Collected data
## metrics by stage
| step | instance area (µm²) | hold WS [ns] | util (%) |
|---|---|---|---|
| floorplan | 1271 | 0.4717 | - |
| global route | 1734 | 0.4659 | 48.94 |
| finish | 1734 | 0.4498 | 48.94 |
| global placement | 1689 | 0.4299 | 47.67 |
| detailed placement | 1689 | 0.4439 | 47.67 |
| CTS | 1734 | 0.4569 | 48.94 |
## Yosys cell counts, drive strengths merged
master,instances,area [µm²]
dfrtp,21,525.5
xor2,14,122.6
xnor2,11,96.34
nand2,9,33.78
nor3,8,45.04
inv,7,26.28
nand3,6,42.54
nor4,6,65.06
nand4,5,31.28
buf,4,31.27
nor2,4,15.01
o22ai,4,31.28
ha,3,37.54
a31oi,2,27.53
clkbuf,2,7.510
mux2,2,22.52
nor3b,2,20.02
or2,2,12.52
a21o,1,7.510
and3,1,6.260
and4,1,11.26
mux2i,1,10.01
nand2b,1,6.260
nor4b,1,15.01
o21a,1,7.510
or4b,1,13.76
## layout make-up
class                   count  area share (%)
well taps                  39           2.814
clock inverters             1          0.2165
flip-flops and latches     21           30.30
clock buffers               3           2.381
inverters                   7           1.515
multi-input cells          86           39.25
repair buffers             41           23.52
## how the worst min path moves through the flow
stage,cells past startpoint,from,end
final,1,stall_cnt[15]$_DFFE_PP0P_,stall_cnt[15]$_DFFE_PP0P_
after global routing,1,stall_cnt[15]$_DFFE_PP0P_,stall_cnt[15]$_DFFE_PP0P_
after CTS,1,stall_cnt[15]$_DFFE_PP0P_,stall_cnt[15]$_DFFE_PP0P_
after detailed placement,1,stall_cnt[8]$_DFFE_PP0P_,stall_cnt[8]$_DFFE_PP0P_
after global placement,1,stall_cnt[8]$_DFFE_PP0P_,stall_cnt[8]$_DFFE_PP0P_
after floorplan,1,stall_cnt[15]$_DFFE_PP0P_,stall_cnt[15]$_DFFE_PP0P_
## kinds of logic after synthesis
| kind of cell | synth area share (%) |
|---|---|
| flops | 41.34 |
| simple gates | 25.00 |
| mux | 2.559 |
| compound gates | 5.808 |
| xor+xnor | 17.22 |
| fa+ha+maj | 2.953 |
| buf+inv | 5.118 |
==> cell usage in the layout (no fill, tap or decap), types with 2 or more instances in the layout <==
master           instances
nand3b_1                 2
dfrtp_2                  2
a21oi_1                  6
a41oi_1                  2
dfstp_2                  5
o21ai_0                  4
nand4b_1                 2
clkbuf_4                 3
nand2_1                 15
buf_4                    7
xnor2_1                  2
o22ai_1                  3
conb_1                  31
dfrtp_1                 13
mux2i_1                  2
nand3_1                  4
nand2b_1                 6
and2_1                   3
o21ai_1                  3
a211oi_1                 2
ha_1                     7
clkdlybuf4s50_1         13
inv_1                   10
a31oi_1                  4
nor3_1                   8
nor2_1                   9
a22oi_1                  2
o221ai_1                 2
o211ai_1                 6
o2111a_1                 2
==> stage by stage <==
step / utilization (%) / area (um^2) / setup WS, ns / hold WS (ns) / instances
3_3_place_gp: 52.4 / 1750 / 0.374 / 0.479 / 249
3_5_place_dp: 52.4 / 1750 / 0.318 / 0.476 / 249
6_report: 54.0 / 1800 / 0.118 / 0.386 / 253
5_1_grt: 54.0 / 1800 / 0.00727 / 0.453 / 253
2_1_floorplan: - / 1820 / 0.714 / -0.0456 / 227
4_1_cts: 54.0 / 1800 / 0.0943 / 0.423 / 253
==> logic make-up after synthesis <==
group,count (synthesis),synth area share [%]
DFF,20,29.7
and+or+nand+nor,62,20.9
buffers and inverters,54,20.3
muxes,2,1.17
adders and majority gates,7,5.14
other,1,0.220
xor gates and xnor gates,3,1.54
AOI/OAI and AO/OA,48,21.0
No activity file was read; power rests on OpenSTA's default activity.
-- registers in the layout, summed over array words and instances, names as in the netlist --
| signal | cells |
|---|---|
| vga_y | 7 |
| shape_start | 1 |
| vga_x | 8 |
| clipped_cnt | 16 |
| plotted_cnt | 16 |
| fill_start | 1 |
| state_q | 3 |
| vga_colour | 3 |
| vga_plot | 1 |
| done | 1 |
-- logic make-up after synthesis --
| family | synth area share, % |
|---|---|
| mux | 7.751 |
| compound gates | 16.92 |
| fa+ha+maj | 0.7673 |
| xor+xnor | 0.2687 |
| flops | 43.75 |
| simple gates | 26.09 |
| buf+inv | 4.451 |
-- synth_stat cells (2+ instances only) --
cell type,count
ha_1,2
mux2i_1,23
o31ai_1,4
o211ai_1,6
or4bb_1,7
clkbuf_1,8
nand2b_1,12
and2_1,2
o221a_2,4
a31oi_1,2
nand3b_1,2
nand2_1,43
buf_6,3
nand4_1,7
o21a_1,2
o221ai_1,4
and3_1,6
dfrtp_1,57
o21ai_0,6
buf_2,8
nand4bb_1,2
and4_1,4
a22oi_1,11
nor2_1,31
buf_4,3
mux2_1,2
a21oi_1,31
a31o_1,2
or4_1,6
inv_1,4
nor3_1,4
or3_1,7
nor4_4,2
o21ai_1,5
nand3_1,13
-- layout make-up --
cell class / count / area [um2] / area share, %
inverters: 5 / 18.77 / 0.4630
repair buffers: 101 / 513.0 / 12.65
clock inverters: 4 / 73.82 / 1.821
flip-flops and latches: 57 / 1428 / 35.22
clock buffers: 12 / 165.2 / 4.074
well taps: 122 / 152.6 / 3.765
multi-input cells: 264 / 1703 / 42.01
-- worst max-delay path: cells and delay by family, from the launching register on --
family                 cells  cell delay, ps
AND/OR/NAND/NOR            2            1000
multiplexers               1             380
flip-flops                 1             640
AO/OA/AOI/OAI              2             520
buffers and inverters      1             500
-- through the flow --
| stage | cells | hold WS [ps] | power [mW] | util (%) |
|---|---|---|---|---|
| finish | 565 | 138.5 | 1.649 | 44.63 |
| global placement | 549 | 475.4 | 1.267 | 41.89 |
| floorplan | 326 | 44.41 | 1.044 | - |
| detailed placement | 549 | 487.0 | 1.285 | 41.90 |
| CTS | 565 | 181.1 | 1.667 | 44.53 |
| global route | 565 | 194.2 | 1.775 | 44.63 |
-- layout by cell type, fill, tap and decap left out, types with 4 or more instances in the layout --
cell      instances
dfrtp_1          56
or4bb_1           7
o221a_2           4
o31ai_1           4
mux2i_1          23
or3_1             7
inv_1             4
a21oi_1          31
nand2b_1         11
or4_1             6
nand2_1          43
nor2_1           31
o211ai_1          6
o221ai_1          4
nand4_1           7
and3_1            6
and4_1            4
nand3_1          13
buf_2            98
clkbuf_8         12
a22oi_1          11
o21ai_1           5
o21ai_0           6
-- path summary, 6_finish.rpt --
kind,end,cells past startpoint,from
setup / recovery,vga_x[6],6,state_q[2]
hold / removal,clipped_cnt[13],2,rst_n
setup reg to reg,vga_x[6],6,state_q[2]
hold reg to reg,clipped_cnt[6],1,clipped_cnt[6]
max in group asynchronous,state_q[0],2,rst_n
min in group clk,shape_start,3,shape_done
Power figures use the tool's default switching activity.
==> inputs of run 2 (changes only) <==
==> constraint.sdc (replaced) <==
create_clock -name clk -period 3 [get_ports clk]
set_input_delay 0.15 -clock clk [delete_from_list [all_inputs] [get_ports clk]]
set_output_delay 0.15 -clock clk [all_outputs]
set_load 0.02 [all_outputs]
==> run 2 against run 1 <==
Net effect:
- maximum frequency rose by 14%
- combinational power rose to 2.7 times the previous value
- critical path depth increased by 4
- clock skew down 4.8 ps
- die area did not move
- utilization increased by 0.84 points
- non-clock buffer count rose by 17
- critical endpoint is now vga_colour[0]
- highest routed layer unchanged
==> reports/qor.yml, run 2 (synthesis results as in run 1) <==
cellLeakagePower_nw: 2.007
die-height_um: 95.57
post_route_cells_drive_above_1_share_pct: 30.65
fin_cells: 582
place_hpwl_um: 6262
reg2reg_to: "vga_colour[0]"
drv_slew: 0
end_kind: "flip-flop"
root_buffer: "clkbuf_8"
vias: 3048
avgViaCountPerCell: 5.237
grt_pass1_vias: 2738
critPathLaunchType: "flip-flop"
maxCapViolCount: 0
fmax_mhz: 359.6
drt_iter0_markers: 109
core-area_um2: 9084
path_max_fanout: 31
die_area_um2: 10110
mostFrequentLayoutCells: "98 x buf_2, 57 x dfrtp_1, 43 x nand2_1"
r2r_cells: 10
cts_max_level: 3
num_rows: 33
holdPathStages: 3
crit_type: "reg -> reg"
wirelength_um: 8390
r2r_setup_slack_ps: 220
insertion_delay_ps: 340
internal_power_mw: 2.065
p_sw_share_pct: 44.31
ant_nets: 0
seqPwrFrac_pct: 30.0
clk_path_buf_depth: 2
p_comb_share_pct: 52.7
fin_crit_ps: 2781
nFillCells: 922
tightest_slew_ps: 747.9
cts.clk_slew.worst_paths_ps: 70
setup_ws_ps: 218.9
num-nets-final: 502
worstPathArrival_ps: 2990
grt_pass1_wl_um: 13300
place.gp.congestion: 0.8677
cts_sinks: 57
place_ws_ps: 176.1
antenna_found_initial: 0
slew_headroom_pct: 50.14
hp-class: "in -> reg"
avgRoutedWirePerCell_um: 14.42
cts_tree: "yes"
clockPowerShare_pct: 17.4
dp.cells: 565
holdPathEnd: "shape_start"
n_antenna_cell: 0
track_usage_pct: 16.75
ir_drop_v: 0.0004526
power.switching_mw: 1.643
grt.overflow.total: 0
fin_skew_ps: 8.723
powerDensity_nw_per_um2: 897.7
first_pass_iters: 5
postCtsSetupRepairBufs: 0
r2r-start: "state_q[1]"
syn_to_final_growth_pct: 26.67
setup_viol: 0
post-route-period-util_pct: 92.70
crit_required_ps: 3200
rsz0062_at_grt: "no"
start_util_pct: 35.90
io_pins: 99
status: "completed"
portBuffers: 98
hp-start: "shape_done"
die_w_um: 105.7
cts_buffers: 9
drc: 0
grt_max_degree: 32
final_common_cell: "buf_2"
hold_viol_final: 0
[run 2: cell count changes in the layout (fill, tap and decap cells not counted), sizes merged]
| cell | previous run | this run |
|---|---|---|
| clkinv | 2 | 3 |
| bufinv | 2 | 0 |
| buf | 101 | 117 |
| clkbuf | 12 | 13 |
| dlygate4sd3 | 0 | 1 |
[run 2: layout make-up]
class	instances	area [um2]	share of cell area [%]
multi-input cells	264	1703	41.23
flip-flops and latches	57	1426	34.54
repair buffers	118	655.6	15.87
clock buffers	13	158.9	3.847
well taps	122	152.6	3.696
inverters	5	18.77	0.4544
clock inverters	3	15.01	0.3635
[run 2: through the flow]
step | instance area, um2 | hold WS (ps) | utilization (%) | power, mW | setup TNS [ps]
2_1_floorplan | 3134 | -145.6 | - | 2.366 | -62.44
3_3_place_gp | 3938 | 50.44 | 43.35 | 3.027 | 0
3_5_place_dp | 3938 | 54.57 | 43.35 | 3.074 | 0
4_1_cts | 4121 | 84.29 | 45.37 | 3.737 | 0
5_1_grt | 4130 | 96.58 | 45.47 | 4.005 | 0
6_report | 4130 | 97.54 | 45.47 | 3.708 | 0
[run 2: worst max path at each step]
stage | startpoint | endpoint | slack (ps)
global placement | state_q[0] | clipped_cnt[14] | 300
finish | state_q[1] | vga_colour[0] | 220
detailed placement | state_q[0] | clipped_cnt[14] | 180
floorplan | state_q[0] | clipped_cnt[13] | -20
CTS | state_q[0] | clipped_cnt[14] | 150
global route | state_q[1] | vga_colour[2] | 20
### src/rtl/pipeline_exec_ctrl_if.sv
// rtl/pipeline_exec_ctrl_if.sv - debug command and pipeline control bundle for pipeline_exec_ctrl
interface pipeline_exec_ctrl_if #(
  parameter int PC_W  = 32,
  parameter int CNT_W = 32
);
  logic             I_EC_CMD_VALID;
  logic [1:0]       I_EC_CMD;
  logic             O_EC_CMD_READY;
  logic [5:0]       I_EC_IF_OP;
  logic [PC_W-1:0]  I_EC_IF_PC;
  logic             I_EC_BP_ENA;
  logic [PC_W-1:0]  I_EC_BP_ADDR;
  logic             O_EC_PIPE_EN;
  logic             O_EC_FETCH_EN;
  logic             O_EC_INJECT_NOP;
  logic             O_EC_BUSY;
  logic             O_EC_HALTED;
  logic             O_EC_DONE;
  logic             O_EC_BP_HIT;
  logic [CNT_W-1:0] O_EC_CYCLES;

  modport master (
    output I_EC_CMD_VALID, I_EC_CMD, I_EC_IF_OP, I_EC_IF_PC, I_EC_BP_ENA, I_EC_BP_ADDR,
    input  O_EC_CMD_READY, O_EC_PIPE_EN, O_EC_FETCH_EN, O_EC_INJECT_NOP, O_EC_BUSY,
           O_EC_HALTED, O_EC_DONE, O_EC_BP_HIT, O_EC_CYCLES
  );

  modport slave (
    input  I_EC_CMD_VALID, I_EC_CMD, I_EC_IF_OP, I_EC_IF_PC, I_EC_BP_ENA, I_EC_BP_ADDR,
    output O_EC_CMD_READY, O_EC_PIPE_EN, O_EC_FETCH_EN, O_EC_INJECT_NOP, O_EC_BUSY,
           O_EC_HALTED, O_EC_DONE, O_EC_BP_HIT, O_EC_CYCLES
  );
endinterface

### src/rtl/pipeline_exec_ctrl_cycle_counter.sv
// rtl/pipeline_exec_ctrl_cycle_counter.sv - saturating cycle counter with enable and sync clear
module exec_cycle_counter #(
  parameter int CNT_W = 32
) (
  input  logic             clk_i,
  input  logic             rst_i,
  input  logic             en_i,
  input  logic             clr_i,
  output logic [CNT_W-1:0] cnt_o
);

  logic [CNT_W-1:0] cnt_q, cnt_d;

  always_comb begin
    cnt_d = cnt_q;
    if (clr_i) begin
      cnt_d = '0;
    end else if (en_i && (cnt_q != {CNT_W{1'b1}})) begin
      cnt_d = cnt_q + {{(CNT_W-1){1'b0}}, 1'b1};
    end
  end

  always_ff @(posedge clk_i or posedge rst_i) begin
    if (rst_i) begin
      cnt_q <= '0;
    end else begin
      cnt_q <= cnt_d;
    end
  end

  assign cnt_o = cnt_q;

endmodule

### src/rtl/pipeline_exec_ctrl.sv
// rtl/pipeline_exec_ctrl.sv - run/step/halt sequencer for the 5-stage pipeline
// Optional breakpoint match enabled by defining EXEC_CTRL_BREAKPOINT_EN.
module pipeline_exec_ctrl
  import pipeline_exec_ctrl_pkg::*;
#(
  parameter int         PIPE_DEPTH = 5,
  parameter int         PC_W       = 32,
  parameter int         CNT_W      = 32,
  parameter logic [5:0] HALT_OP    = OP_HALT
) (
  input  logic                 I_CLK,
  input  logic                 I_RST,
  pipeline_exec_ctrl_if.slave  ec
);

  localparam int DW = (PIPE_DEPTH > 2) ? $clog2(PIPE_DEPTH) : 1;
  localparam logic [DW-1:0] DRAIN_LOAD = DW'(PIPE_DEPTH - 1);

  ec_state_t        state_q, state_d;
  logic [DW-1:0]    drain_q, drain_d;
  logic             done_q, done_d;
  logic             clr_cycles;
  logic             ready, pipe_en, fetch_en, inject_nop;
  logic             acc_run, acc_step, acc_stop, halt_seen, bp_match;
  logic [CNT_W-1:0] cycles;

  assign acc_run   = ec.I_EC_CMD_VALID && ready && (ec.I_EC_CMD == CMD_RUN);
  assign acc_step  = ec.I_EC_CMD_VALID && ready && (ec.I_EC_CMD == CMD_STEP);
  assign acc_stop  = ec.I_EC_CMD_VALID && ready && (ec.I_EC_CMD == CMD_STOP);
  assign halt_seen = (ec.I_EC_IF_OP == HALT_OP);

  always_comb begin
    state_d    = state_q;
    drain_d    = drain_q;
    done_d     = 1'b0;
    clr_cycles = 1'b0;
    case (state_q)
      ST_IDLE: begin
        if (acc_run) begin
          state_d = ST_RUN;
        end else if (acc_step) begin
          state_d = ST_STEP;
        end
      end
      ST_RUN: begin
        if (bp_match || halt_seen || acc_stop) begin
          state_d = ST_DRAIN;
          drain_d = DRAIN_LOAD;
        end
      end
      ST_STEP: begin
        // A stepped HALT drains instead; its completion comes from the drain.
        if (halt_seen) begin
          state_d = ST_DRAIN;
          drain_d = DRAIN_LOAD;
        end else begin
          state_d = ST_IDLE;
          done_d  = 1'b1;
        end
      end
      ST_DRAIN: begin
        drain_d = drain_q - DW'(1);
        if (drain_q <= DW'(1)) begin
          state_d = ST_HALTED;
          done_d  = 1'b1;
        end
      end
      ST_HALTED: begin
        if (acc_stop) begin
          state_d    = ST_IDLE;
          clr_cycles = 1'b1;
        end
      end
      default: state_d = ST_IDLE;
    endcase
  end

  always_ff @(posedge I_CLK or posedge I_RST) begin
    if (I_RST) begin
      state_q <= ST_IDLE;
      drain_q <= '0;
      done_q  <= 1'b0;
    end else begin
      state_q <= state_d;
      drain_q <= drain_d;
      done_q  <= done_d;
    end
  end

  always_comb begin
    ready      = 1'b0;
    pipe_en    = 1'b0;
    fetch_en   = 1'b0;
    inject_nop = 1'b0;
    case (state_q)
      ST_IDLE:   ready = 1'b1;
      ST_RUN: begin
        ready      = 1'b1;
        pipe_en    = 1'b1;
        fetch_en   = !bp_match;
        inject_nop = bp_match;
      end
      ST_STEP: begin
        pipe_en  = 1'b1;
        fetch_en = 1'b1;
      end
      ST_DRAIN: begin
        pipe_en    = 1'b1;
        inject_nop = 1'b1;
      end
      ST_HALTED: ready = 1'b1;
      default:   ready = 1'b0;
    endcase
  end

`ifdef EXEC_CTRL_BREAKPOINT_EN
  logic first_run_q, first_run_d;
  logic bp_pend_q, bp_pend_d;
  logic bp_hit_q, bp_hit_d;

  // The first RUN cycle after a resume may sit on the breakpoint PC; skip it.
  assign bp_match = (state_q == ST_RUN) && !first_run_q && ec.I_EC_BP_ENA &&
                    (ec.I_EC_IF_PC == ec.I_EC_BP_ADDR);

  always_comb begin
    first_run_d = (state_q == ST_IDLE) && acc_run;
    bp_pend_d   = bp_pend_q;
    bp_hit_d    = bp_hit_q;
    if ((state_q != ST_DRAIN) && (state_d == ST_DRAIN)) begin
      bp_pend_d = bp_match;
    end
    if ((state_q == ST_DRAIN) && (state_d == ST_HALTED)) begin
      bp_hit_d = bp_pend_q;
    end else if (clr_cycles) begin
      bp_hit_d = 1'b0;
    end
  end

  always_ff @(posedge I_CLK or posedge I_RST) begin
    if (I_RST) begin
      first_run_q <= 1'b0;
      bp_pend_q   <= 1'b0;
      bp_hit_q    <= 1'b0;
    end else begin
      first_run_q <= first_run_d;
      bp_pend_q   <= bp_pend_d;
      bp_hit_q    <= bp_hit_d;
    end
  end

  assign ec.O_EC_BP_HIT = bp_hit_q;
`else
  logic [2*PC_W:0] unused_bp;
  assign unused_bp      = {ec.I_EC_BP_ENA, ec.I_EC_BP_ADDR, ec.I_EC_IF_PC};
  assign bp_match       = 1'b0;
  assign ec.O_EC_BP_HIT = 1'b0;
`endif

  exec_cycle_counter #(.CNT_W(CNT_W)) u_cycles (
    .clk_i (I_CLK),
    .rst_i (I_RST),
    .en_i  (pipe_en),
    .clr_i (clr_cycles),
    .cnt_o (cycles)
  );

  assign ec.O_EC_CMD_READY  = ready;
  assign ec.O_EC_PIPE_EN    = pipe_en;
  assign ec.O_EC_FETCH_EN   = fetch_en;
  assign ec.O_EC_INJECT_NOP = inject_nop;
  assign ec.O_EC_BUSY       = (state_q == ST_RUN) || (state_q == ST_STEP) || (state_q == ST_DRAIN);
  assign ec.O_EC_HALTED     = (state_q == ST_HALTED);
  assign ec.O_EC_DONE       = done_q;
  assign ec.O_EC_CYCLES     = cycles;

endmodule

Activity
Look above for the line with "share (%) |" and the line with "3_3_place_gp: 52.4 /", and reproduce exactly those two lines plus every line between, nothing more.

Exercise answer
| kind of cell | synth area share (%) |
|---|---|
| flops | 41.34 |
| simple gates | 25.00 |
| mux | 2.559 |
| compound gates | 5.808 |
| xor+xnor | 17.22 |
| fa+ha+maj | 2.953 |
| buf+inv | 5.118 |
==> cell usage in the layout (no fill, tap or decap), types with 2 or more instances in the layout <==
master           instances
nand3b_1                 2
dfrtp_2                  2
a21oi_1                  6
a41oi_1                  2
dfstp_2                  5
o21ai_0                  4
nand4b_1                 2
clkbuf_4                 3
nand2_1                 15
buf_4                    7
xnor2_1                  2
o22ai_1                  3
conb_1                  31
dfrtp_1                 13
mux2i_1                  2
nand3_1                  4
nand2b_1                 6
and2_1                   3
o21ai_1                  3
a211oi_1                 2
ha_1                     7
clkdlybuf4s50_1         13
inv_1                   10
a31oi_1                  4
nor3_1                   8
nor2_1                   9
a22oi_1                  2
o221ai_1                 2
o211ai_1                 6
o2111a_1                 2
==> stage by stage <==
step / utilization (%) / area (um^2) / setup WS, ns / hold WS (ns) / instances
3_3_place_gp: 52.4 / 1750 / 0.374 / 0.479 / 249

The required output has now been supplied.